The Duchess of Cambridge’s case was viewed quite differently and described by the editor of The Times that’ the Duchess has suffered a gross invasion of privacy. Self regulation, of the press can work but it requires ethical choices’. The Duchess of Cambridge was unfortunate enough to have had photographs of her sitting on a private balcony on holiday in Provence , which were subsequently reproduced in a local newspaper which has prompted the Duke and Duchess to sue the editor and owners on this newspaper, making it only the second time that the Royal family have indulged in litigation, in the last hundred years.
The photographs of our trainee Duchess are now instantly available to anyone with access to the Internet, which the Times editor suggests that this is‘ yet another demonstration of a profound new truth about modern journalism-that the sheer ubiquity of outlets online makes it all but impossible to prevent people from receiving what they are determined to see. Even in France, a country within draconian privacy law regulation has proved impossible to enforce’.
The editor then went on to suggest that self regulation of the press is, at bottom, a question of individual ethics and that a publication of these photographs is an invasion of privacy and the self-consensus of any reputable publication should lead to the decision not to proceed. This self-regulation is not as crazy as it sounds and this is the reason why no British newspaper has leapt to reproduce these pictures, the ethical choices I mentioned earlier only come into play here as the underpinning of self regulation. If self-regulation fails then the prospect of statutory regulation would seem to be inevitable.
The editor of The Times however suggests that it would be naive to some, that they will suffice in all cases to prevent widespread dissemination of images that cross the border between reasonably public and what is properly private.

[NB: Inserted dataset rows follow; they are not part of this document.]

## config.mk

```make
export PLATFORM = sky130hd
export DESIGN_NAME = multi_channel_interval_timer_flat
export DESIGN_NICKNAME = d
export VERILOG_FILES = /design/src/rtl/timer_pkg.sv /design/src/rtl/multi_channel_interval_timer_if.sv /design/src/rtl/timer_free_cnt.sv /design/src/rtl/multi_channel_interval_timer.sv /design/src/flat_wrapper.sv
export SDC_FILE = /design/constraint.sdc
export NUM_CORES = 2
export LEC_CHECK = 0
export BUFFER_PORTS_ARGS = -buffer_cell sky130_fd_sc_hd__buf_2
export CORE_ASPECT_RATIO = 1.75
export CORE_MARGIN = 2
export CORE_UTILIZATION = 50
export CTS_BUF_LIST = sky130_fd_sc_hd__clkbuf_4
export CTS_CLUSTER_DIAMETER = 50
export DETAILED_ROUTE_END_ITERATION = 10
export GPL_TIMING_DRIVEN = 0
export HOLD_SLACK_MARGIN = 0.12
export PLACE_DENSITY = 0.68
export SYNTH_ARGS = -nofsm -noshare
export SYNTH_HDL_FRONTEND = slang
export SYNTH_SLANG_ARGS = --single-unit
```

## constraint.sdc

```tcl
create_clock -name clock -period 8.3 [get_ports clock]
set_clock_uncertainty 0.1 [all_clocks]
set_input_delay 0.415 -clock clock [delete_from_list [all_inputs] [get_ports clock]]
set_output_delay 0.415 -clock clock [all_outputs]
set_load 0.02 [all_outputs]
```

## src/rtl/timer_pkg.sv

```systemverilog
`default_nettype none
// +----------------------------------------------------------------------+
// | timer_pkg : opcodes and saturating adder for the interval timer      |
// | Rev 1.0                                                              |
// +----------------------------------------------------------------------+
package timer_pkg;

  localparam int c_max_w = 64;

  localparam logic [2:0] c_op_now   = 3'd0;
  localparam logic [2:0] c_op_start = 3'd1;
  localparam logic [2:0] c_op_stop  = 3'd2;
  localparam logic [2:0] c_op_read  = 3'd3;
  localparam logic [2:0] c_op_lap   = 3'd4;
  localparam logic [2:0] c_op_clear = 3'd5;

  // Operands are zero-extended w-bit values; carry is taken from bit w.
  function automatic logic [c_max_w-1:0] sat_add(input logic [c_max_w-1:0] a,
                                                 input logic [c_max_w-1:0] b,
                                                 input logic               sat,
                                                 input int                 w);
    logic [c_max_w:0]   sum;
    logic [c_max_w-1:0] mask;
    mask = {c_max_w{1'b1}} >> (c_max_w - w);
    sum  = {1'b0, a} + {1'b0, b};
    if (sat && sum[w]) return mask;
    return sum[c_max_w-1:0] & mask;
  endfunction

endpackage
`default_nettype wire

```

## src/rtl/multi_channel_interval_timer_if.sv

```systemverilog
`default_nettype none
// +----------------------------------------------------------------------+
// | multi_channel_interval_timer_if : command/result handshake bundle    |
// | Rev 1.0                                                              |
// +----------------------------------------------------------------------+
interface multi_channel_interval_timer_if #(
  parameter int CNT_W = 64,
  parameter int CH_W  = 3
);
  logic             ivalid;
  logic             oready;
  logic [2:0]       cmd_op;
  logic [CH_W-1:0]  cmd_ch;
  logic             ovalid;
  logic             iready;
  logic [CNT_W-1:0] result;
  logic             result_err;

  modport master (output ivalid, cmd_op, cmd_ch, iready,
                  input  oready, ovalid, result, result_err);
  modport slave  (input  ivalid, cmd_op, cmd_ch, iready,
                  output oready, ovalid, result, result_err);
endinterface
`default_nettype wire

```

## src/rtl/timer_free_cnt.sv

```systemverilog
`default_nettype none
// +----------------------------------------------------------------------+
// | timer_free_cnt : free-running W-bit timestamp counter                |
// | Rev 1.0                                                              |
// +----------------------------------------------------------------------+
module timer_free_cnt #(
  parameter int W = 64
) (
  input  logic         clock,
  input  logic         resetn,
  output logic [W-1:0] count
);
  logic [W-1:0] r_count;

  always_ff @(posedge clock) begin
    if (!resetn) r_count <= '0;
    else         r_count <= r_count + W'(1);
  end

  assign count = r_count;
endmodule
`default_nettype wire

```

## src/rtl/multi_channel_interval_timer.sv

```systemverilog
`default_nettype none
// +----------------------------------------------------------------------+
// | multi_channel_interval_timer : NUM_CH interval channels on a shared  |
// | timestamp with an in-order result buffer.  Rev 1.0                   |
// +----------------------------------------------------------------------+
module multi_channel_interval_timer
  import timer_pkg::*;
#(
  parameter int CNT_W     = 64,
  parameter int NUM_CH    = 8,
  parameter int SATURATE  = 1,
  parameter int OUT_DEPTH = 2
) (
  input  logic                          clock,
  input  logic                          resetn,
  multi_channel_interval_timer_if.slave bus
);
  localparam int c_ch_w  = (NUM_CH > 1) ? $clog2(NUM_CH) : 1;
  localparam int c_ptr_w = $clog2(OUT_DEPTH);
  localparam int c_cnt_w = $clog2(OUT_DEPTH + 1);

  logic [CNT_W-1:0]   w_now;
  logic [CNT_W-1:0]   r_start [NUM_CH];
  logic [CNT_W-1:0]   r_acc   [NUM_CH];
  logic [NUM_CH-1:0]  r_run;
  logic [CNT_W-1:0]   r_buf_val [OUT_DEPTH];
  logic [OUT_DEPTH-1:0] r_buf_err;
  logic [c_ptr_w-1:0] r_wr_ptr;
  logic [c_ptr_w-1:0] r_rd_ptr;
  logic [c_cnt_w-1:0] r_count;

  logic               w_push;
  logic               w_pop;
  logic               w_bad_ch;
  logic               w_err;
  logic [c_ch_w-1:0]  w_ch;
  logic [CNT_W-1:0]   w_elapsed;
  logic [CNT_W-1:0]   w_lap;
  logic [CNT_W-1:0]   w_res;

  timer_free_cnt #(.W(CNT_W)) u_free_cnt (
    .clock  (clock),
    .resetn (resetn),
    .count  (w_now)
  );

  function automatic logic [c_ptr_w-1:0] f_next(input logic [c_ptr_w-1:0] p);
    return (p == c_ptr_w'(OUT_DEPTH - 1)) ? '0 : p + c_ptr_w'(1);
  endfunction

  assign bus.oready     = (r_count < c_cnt_w'(OUT_DEPTH));
  assign bus.ovalid     = (r_count != '0);
  assign bus.result     = bus.ovalid ? r_buf_val[r_rd_ptr] : '0;
  assign bus.result_err = bus.ovalid & r_buf_err[r_rd_ptr];

  assign w_push   = bus.ivalid & bus.oready;
  assign w_pop    = bus.ovalid & bus.iready;
  assign w_bad_ch = (int'(bus.cmd_ch) >= NUM_CH);
  assign w_err    = w_bad_ch | (bus.cmd_op > c_op_clear);
  // Out-of-range channels are steered to 0 so the array reads stay in bounds.
  assign w_ch     = w_bad_ch ? '0 : c_ch_w'(bus.cmd_ch);

  always_comb begin
    w_elapsed = w_now - r_start[w_ch];
    w_lap     = r_run[w_ch]
              ? CNT_W'(sat_add(c_max_w'(r_acc[w_ch]), c_max_w'(w_elapsed),
                               SATURATE != 0, CNT_W))
              : r_acc[w_ch];
    w_res     = '0;
    if (!w_err) begin
      case (bus.cmd_op)
        c_op_now, c_op_start: w_res = w_now;
        c_op_stop, c_op_lap:  w_res = w_lap;
        c_op_read:            w_res = r_acc[w_ch];
        default:              w_res = '0;
      endcase
    end
  end

  always_ff @(posedge clock) begin
    if (!resetn) begin
      for (int i = 0; i < NUM_CH; i++) begin
        r_start[i] <= '0;
        r_acc[i]   <= '0;
      end
      for (int i = 0; i < OUT_DEPTH; i++) r_buf_val[i] <= '0;
      r_run     <= '0;
      r_buf_err <= '0;
      r_wr_ptr  <= '0;
      r_rd_ptr  <= '0;
      r_count   <= '0;
    end else begin
      if (w_push) begin
        r_buf_val[r_wr_ptr] <= w_res;
        r_buf_err[r_wr_ptr] <= w_err;
        r_wr_ptr            <= f_next(r_wr_ptr);
        if (!w_err) begin
          case (bus.cmd_op)
            c_op_start: begin
              r_start[w_ch] <= w_now;
              r_run[w_ch]   <= 1'b1;
            end
            c_op_stop: begin
              if (r_run[w_ch]) begin
                r_acc[w_ch] <= w_lap;
                r_run[w_ch] <= 1'b0;
              end
            end
            c_op_clear: begin
              r_acc[w_ch] <= '0;
              r_run[w_ch] <= 1'b0;
            end
            default: ;
          endcase
        end
      end
      if (w_pop) r_rd_ptr <= f_next(r_rd_ptr);
      if (w_push && !w_pop)      r_count <= r_count + c_cnt_w'(1);
      else if (!w_push && w_pop) r_count <= r_count - c_cnt_w'(1);
    end
  end
endmodule
`default_nettype wire
```

## src/flat_wrapper.sv

```systemverilog
// flat-port wrapper written by rule: the top's interface ports become plain ports
module multi_channel_interval_timer_flat import timer_pkg::*;
#(
  parameter int CNT_W     = 64,
  parameter int NUM_CH    = 8,
  parameter int SATURATE  = 1,
  parameter int OUT_DEPTH = 2
)
  (clock, resetn, bus_ivalid, bus_cmd_op, bus_cmd_ch, bus_iready, bus_oready, bus_ovalid, bus_result, bus_result_err);
  multi_channel_interval_timer_if #(.CNT_W(CNT_W)) bus_i ();
  input  logic clock;
  input  logic resetn;
  input wire logic [$bits(bus_i.ivalid)-1:0] bus_ivalid;
  input wire logic [$bits(bus_i.cmd_op)-1:0] bus_cmd_op;
  input wire logic [$bits(bus_i.cmd_ch)-1:0] bus_cmd_ch;
  input wire logic [$bits(bus_i.iready)-1:0] bus_iready;
  output wire logic [$bits(bus_i.oready)-1:0] bus_oready;
  output wire logic [$bits(bus_i.ovalid)-1:0] bus_ovalid;
  output wire logic [$bits(bus_i.result)-1:0] bus_result;
  output wire logic [$bits(bus_i.result_err)-1:0] bus_result_err;
  assign bus_i.ivalid = bus_ivalid;
  assign bus_i.cmd_op = bus_cmd_op;
  assign bus_i.cmd_ch = bus_cmd_ch;
  assign bus_i.iready = bus_iready;
  assign bus_oready = bus_i.oready;
  assign bus_ovalid = bus_i.ovalid;
  assign bus_result = bus_i.result;
  assign bus_result_err = bus_i.result_err;
  multi_channel_interval_timer #(.CNT_W(CNT_W), .NUM_CH(NUM_CH), .SATURATE(SATURATE), .OUT_DEPTH(OUT_DEPTH)) u_core (.clock(clock), .resetn(resetn), .bus(bus_i));
endmodule
```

The Editor suggests that this is the reason why it is wholly justified for the Duke and Duchess of Cambridge to take legal action. French privacy law prohibits the publication of pictures taken without the consent of the subject. The defence to the publication of these pictures,being that there were’ very nice … and the Duchess of Cambridge is very pretty‘ that there is no principled defence in this case. Every publication has to make a daily justification for the principle of free expression. In this case Closer-the magazine which published the photograph failed to discharge that responsibility. The Duke of Cambridge has already had to suffer the problems caused by the paparazzi which lead to the death of his mother. The Duchess has made a faultless start to her thankless task in the public eye. I agree with the editor of The Times that the Duke and Duchess deserve to have the paparazzi respect their privacy. In any event, I wonder at the fuss that these pictures have raised in the media because the subject concerned in each case was naked, to some degree or other, a state of dress, or rather undress, to be found on beaches designated for the purpose, on most civilised countries in the world.